Personal information
- Born: April 29, 1970 (age 55) Sugar Land, Texas, U.S.
- Height: 5 ft 11 in (1.80 m)
- Weight: 178 lb (81 kg)

Career information
- High school: Clements (Sugar Land, Texas)
- College: Texas A&M
- NFL draft: 1993: 3rd round, 75th overall pick

Career history
- Philadelphia Eagles (1993–1995); Indianapolis Colts (1996); Dallas Cowboys (1996); Los Angeles Rams (1998)*;
- * Offseason and/or practice squad member only

Awards and highlights
- Second-team All-SWC (1991);

Career NFL statistics
- Tackles: 42
- Interceptions: 1
- Fumble recoveries: 1
- Stats at Pro Football Reference

= Derrick Frazier =

American football player (born 1970)

Derrick Lothair Frazier (born April 29, 1970) is an American former professional football player who was a cornerback in the National Football League (NFL). He was selected by the Philadelphia Eagles in the third round of the 1993 NFL draft and played for the team from 1993 to 1995. He also played for the Indianapolis Colts and Dallas Cowboys. He played college football for the Texas A&M Aggies.

==Professional career==
Frazier was selected by the Philadelphia Eagles in the third round (75th overall) of the 1993 NFL draft with a pick obtained from the Houston Oilers in a trade. On July 14, 1993, Frazier signed two one-year contracts with the team with an option year. While competing for the starting left cornerback job in the preseason, he injured his right knee during an American Bowl loss to the New Orleans Saints in Tokyo on July 31. He was placed on injured reserve on August 24.

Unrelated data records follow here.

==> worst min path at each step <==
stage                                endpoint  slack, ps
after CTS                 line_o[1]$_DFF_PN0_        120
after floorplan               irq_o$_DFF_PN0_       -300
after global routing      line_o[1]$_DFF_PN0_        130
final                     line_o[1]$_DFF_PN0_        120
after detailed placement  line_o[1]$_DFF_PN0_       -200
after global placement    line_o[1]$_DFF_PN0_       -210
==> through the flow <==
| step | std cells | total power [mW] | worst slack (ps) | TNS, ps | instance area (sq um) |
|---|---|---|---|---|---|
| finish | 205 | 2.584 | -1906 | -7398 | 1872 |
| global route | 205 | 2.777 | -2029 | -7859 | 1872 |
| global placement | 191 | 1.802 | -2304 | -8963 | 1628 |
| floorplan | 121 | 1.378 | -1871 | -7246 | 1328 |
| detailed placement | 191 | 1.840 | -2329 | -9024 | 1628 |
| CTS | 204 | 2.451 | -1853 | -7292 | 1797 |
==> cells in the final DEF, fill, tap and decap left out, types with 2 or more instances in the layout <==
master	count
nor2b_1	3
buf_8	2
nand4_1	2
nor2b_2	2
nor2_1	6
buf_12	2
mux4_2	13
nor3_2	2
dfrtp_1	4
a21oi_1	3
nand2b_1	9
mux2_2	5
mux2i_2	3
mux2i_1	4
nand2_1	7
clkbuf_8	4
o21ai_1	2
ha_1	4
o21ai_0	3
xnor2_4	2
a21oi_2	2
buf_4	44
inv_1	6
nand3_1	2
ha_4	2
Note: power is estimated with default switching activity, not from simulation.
`config.mk`:
```
export PLATFORM = sky130hd
export DESIGN_NAME = wsg_top
export DESIGN_NICKNAME = d
export VERILOG_FILES = /design/src/rtl/wsg_pkg.sv /design/src/rtl/wsg_region_sel.sv /design/src/rtl/wsg_stall_ctr.sv /design/src/rtl/wsg_top.sv
export SDC_FILE = /design/constraint.sdc
export NUM_CORES = 1
export LEC_CHECK = 0
export BUFFER_PORTS_ARGS = -buffer_cell sky130_fd_sc_hd__buf_4
export CORE_AREA = 2 2 39 41
export DETAILED_ROUTE_END_ITERATION = 7
export DIE_AREA = 0 0 41 43
export GPL_ROUTABILITY_DRIVEN = 0
export HOLD_SLACK_MARGIN = 0.08
export PLACE_DENSITY = 0.71
export SYNTH_ARGS = -nofsm -noshare
export SYNTH_HDL_FRONTEND = slang
export SYNTH_HIERARCHICAL = 1
export SYNTH_SLANG_ARGS = --single-unit
```
`constraint.sdc`:
```
create_clock -name clk -period 3.35 [get_ports clk]
set_clock_uncertainty 0.05 [all_clocks]
set_input_delay 0.1675 -clock clk [delete_from_list [all_inputs] [get_ports clk]]
set_output_delay 0.1675 -clock clk [all_outputs]
set_load 0.02 [all_outputs]
```
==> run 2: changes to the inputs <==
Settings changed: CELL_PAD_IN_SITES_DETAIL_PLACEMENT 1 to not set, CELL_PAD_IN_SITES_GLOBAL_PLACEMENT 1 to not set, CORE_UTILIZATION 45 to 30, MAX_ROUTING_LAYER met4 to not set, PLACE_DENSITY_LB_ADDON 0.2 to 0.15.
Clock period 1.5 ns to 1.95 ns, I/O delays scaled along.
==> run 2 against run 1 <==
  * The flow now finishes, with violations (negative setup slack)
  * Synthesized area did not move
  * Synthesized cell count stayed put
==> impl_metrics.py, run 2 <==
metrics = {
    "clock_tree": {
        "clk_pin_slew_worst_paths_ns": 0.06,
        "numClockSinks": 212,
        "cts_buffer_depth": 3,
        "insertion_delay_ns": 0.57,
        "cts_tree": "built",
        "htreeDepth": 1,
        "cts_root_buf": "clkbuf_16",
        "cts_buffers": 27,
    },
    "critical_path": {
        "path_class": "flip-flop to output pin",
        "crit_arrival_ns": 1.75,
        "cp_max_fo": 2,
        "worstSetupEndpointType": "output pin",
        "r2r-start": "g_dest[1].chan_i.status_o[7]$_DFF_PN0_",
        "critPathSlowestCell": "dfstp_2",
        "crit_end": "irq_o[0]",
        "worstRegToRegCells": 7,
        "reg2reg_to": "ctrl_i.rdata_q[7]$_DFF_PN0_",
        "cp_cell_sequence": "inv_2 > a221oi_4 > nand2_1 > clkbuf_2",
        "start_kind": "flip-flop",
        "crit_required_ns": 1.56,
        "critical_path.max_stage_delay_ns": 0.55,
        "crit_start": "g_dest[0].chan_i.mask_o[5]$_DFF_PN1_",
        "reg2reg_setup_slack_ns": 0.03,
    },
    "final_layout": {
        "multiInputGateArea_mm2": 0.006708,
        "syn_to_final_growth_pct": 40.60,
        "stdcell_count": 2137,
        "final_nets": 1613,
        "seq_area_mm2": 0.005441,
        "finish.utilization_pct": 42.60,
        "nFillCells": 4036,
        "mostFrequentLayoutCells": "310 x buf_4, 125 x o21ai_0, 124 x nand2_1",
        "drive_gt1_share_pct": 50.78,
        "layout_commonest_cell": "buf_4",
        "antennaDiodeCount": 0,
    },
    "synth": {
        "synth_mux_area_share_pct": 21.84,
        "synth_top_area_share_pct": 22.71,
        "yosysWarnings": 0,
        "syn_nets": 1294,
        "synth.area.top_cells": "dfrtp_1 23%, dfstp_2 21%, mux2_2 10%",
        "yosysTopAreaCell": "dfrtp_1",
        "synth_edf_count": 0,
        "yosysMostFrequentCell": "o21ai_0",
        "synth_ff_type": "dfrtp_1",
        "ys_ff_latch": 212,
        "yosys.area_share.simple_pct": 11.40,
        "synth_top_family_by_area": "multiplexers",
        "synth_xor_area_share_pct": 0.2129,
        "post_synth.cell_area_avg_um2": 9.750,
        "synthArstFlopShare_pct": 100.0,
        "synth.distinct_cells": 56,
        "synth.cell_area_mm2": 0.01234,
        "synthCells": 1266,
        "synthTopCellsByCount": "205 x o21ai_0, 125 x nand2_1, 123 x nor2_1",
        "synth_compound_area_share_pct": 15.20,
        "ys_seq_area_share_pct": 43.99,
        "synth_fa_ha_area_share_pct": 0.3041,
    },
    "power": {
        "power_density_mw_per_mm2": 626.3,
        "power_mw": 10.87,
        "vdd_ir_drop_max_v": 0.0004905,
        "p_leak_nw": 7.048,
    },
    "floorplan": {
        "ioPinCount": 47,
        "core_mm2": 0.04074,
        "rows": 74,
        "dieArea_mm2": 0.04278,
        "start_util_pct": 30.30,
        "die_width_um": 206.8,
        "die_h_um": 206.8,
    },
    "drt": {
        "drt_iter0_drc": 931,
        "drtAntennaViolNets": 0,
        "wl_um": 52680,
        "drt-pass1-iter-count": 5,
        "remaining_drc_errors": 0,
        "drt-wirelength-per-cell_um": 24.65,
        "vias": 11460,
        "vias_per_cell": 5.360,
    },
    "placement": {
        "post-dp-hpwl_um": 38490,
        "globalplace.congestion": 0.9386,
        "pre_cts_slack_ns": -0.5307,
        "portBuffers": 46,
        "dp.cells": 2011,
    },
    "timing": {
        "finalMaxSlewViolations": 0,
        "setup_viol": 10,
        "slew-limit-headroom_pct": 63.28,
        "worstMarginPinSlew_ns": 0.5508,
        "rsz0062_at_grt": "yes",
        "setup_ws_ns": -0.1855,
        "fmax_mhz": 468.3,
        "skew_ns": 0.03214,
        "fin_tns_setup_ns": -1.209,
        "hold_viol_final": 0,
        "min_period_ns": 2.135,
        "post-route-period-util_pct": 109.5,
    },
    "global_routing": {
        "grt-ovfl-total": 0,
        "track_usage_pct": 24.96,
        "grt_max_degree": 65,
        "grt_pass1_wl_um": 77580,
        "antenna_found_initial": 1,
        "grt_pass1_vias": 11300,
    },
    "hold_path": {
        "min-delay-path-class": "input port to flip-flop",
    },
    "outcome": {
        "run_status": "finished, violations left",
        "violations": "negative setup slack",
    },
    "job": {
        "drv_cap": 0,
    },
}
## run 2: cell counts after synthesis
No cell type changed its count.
--- src/rtl/hb3_pkg.sv ---
`timescale 1ns/1ps
package hb3_pkg;
  typedef enum logic [1:0] {
    LVL_ZERO = 2'b00,
    LVL_POS  = 2'b01,
    LVL_NEG  = 2'b11
  } lvl_t;

  // a_hi: leg A high side on; b_lo: leg B low side on
  function automatic lvl_t lvl_decode(input logic a_hi, input logic b_lo);
    if (a_hi && b_lo)        return LVL_POS;
    else if (!a_hi && !b_lo) return LVL_NEG;
    else                     return LVL_ZERO;
  endfunction
endpackage

--- src/rtl/hb3_period_timer.sv ---
`timescale 1ns/1ps
module hb3_period_timer #(
  parameter int CNT_W   = 16,
  parameter int MIN_PER = 4
) (
  input  logic             clk,
  input  logic             rst,
  input  logic             en,
  input  logic [CNT_W-1:0] period,
  output logic [CNT_W-1:0] cnt,
  output logic [CNT_W-1:0] per_eff
);
  localparam logic [CNT_W-1:0] MIN_P = CNT_W'(MIN_PER);
  localparam logic [CNT_W-1:0] ONE   = CNT_W'(1);

  always_comb per_eff = (period < MIN_P) ? MIN_P : period;

  always_ff @(posedge clk) begin
    if (rst || !en)                 cnt <= '0;
    else if (cnt >= per_eff - ONE)  cnt <= '0;
    else                            cnt <= cnt + ONE;
  end

  // a count at or past the last slot returns to zero
  assert_wrap_R8: assert property (@(posedge clk) disable iff (rst)
    (en && (cnt >= per_eff - ONE)) |=> (cnt == '0));

  // an idle cycle leaves the count at zero for the restart
  assert_restart_R6: assert property (@(posedge clk) disable iff (rst)
    (!en) |=> (cnt == '0));
endmodule

--- src/rtl/hb3_phase_gen.sv ---
`timescale 1ns/1ps
module hb3_phase_gen #(
  parameter int CNT_W = 16
) (
  input  logic [CNT_W-1:0] cnt,
  input  logic [CNT_W-1:0] per_eff,
  output logic             wave_a,
  output logic             wave_b
);
  logic [CNT_W-1:0] half_p;
  logic [CNT_W-1:0] quart_p;
  logic [CNT_W:0]   end_b;

  always_comb begin
    half_p  = per_eff >> 1;
    quart_p = per_eff >> 2;
    end_b   = {1'b0, quart_p} + {1'b0, half_p};
    wave_a  = (cnt < half_p);
    wave_b  = (cnt >= quart_p) && ({1'b0, cnt} < end_b);
  end
endmodule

Frazier played in twelve games in 1994 with a fumble recovery and three tackles. After Eric Allen left the team following the season, Frazier was expected to start at right cornerback in 1995. Frazier had 26 tackles and one interception in 1995.

Following the 1995 season, Frazier signed with the Indianapolis Colts after his contract expired with the Eagles. He broke his right arm early in the 1996 season, but managed to start in four games for the Colts and record 13 tackles. He was waived in the first week of December and was signed by the Dallas Cowboys.

==After football==
Frazier and former Texas A&M roommate Quentin Coryatt created a men's lifestyle magazine, Controversy, in 2002.

Frazier was married to fellow Aggie, Candice Manning. He shares one daughter with her, another fellow Aggie, Tia Frazier. He is currently married to Leslee Frazier and shares 1 son and 3 stepsons with her.

Frazier coaches high school football in Gilbert, Arizona.